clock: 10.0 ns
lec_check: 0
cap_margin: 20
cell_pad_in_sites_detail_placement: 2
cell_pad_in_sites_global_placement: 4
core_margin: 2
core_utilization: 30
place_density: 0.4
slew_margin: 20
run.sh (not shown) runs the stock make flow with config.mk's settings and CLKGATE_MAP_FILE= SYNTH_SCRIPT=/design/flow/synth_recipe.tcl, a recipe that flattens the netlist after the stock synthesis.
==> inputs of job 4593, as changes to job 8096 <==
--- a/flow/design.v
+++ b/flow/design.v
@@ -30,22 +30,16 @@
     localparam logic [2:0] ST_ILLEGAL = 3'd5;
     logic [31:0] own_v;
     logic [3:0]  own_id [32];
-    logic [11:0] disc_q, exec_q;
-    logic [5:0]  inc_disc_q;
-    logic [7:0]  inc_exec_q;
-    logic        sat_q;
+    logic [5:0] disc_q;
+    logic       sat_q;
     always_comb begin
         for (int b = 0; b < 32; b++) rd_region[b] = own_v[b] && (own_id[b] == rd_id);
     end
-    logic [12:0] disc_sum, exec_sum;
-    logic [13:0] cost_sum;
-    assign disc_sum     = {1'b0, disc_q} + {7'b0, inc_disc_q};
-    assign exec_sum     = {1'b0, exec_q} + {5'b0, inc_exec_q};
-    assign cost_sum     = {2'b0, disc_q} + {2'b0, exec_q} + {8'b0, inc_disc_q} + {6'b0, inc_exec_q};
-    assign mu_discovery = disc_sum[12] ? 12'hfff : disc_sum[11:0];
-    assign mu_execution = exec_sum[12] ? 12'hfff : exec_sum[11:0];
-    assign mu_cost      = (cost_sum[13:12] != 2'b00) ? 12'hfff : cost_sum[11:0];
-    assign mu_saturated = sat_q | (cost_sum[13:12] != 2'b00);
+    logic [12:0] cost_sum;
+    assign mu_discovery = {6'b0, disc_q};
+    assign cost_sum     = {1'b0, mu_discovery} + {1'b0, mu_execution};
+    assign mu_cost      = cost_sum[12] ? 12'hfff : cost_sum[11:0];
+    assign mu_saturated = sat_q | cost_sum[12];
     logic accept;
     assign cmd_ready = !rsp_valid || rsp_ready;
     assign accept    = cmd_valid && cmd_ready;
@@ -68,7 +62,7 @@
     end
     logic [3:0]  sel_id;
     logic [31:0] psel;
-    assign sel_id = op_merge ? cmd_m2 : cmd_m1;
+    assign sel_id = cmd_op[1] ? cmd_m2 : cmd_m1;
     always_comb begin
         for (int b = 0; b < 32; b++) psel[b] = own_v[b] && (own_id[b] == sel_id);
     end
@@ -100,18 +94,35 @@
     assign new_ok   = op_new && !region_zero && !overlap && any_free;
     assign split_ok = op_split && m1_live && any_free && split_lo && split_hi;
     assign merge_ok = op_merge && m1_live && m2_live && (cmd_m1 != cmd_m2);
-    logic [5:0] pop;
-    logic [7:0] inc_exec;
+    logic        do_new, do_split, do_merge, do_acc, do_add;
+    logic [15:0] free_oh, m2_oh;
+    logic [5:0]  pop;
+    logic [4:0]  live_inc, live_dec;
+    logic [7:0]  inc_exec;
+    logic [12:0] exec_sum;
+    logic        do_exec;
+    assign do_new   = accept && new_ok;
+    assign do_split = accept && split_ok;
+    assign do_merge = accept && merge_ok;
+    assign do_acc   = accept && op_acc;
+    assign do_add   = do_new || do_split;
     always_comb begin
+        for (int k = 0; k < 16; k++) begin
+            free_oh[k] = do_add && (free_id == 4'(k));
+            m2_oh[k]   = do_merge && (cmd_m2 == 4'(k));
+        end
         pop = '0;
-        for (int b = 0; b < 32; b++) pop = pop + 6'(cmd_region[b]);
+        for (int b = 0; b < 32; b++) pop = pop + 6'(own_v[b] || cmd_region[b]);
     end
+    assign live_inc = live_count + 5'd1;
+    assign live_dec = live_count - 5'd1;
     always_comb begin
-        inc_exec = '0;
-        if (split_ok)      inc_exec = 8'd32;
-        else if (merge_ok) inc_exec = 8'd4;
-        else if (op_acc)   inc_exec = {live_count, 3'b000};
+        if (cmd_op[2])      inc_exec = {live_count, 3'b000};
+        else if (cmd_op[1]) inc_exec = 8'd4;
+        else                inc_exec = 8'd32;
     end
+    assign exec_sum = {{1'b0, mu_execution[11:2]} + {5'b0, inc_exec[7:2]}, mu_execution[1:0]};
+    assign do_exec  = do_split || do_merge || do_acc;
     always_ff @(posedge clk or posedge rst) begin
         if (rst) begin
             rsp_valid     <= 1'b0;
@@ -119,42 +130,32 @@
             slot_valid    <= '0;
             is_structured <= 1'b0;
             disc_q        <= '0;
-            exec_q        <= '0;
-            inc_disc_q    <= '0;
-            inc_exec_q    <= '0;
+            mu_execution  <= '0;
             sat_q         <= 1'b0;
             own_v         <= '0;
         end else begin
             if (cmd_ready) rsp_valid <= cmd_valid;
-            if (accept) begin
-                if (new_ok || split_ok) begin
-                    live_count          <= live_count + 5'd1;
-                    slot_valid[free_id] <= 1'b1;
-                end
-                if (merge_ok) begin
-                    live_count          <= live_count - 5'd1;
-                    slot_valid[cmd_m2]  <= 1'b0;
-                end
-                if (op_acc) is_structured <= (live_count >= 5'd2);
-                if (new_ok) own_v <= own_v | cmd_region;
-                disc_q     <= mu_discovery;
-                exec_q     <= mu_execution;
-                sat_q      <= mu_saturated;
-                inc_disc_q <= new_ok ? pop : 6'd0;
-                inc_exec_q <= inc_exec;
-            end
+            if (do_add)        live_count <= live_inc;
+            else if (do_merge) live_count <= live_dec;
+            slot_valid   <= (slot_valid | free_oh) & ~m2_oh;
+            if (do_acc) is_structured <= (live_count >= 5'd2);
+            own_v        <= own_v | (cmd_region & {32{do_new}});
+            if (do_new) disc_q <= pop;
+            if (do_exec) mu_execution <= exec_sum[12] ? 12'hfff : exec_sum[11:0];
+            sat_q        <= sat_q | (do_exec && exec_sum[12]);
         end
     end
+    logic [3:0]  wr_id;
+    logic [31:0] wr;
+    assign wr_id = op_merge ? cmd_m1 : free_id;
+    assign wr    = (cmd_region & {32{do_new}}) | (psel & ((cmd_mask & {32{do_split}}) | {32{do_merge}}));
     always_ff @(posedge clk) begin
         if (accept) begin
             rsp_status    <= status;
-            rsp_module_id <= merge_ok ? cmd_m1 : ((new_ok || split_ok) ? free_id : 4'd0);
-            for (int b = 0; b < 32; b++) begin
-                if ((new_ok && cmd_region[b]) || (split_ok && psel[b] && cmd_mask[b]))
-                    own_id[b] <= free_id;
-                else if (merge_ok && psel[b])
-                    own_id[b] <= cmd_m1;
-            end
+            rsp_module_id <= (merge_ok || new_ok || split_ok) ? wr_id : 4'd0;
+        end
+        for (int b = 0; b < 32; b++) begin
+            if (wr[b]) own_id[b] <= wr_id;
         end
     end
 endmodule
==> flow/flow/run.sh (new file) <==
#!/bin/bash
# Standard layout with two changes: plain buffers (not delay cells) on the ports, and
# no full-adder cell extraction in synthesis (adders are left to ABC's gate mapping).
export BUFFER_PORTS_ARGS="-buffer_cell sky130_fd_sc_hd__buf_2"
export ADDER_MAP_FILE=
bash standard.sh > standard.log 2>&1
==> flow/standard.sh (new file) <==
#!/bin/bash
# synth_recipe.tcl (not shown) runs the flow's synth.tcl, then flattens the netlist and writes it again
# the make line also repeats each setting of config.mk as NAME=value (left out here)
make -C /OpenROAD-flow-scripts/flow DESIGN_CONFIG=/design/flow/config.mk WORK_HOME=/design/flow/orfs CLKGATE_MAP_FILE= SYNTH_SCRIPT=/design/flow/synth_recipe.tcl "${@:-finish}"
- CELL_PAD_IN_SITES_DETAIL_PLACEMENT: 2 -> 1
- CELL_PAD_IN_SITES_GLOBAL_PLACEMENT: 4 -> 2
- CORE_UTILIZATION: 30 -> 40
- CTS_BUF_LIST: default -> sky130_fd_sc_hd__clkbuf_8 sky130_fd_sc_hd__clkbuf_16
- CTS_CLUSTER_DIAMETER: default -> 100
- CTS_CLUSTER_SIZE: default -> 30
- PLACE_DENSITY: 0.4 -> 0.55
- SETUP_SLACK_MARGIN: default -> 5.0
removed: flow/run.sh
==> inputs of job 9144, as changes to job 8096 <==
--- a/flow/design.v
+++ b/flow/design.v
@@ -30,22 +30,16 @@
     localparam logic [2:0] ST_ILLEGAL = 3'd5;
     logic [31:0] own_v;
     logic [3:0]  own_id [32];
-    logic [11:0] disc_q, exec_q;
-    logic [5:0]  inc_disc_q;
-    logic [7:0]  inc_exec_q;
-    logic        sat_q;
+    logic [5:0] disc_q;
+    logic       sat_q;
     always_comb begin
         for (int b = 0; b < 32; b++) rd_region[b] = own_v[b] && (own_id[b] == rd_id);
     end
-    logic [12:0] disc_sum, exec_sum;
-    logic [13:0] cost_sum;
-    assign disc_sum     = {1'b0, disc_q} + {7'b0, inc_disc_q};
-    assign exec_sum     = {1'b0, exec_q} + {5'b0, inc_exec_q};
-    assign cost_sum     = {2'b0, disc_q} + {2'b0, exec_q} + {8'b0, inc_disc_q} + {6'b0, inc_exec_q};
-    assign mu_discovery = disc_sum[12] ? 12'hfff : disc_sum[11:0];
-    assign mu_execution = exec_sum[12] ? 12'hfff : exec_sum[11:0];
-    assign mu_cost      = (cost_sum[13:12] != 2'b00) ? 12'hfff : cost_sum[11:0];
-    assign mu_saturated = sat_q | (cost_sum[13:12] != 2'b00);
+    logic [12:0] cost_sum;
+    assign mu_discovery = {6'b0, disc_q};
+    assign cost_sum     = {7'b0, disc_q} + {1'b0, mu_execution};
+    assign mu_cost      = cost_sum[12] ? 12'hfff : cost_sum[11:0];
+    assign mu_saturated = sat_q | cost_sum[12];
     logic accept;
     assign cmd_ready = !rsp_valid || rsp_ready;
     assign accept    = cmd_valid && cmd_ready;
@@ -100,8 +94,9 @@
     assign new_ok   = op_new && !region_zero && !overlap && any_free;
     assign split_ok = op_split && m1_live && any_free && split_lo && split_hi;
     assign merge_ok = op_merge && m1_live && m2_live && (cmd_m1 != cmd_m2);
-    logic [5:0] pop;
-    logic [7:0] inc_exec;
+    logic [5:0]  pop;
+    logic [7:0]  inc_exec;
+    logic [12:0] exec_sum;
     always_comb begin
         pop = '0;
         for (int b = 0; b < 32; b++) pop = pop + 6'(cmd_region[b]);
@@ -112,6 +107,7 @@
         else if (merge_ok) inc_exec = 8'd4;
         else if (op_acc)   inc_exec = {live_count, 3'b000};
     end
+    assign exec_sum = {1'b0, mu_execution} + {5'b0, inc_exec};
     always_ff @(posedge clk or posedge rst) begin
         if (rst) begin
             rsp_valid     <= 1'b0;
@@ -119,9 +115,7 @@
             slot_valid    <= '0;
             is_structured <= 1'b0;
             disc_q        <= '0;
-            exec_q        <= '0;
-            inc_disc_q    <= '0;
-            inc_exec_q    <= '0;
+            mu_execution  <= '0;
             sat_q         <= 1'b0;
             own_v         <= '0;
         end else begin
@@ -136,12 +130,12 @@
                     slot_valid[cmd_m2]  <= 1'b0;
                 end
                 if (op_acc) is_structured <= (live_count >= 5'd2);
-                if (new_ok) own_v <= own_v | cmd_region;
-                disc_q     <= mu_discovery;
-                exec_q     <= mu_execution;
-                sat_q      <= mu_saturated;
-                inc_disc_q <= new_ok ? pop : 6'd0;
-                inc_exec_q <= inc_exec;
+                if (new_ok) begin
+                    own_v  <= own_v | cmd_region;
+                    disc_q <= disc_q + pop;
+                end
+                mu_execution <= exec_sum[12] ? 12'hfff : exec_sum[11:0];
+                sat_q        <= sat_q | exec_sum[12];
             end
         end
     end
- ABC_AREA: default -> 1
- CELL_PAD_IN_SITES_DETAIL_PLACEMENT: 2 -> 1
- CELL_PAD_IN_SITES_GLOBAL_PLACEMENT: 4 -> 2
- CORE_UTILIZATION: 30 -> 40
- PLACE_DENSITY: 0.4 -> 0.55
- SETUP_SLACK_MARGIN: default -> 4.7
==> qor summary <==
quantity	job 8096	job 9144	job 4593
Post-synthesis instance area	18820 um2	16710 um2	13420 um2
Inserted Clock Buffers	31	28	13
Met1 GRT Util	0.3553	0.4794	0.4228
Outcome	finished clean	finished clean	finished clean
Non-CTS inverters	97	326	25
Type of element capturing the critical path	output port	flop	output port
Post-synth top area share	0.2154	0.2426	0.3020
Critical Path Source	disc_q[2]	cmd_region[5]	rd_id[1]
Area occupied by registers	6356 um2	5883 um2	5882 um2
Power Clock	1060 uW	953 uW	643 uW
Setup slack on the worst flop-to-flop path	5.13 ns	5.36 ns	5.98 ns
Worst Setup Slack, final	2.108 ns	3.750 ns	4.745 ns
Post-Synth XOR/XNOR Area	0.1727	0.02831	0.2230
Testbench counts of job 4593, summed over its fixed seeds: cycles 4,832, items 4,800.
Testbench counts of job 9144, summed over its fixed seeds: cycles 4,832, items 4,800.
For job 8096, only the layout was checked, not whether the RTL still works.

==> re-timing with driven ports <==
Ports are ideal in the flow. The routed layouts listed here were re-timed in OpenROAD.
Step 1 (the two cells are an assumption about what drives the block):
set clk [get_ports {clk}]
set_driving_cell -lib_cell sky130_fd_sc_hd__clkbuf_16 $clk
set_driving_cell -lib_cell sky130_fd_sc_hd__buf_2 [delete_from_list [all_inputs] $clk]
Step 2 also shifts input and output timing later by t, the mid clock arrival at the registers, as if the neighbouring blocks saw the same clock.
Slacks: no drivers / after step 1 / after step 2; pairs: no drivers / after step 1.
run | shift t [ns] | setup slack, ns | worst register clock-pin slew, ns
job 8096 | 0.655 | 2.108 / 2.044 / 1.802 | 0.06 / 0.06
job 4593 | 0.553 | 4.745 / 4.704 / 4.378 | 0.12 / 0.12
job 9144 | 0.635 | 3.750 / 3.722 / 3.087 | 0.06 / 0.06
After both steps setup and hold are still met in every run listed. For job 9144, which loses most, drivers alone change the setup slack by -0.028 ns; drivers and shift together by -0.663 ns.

○ ○ ○ ○ ○ ○ ○

→ **ACTIVITY**:
From the entries above, select each line containing the string "still".

→ **OUTPUT OF THE TASK**:
For job 8096, only the layout was checked, not whether the RTL still works.
After both steps setup and hold are still met in every run listed. For job 9144, which loses most, drivers alone change the setup slack by -0.028 ns; drivers and shift together by -0.663 ns.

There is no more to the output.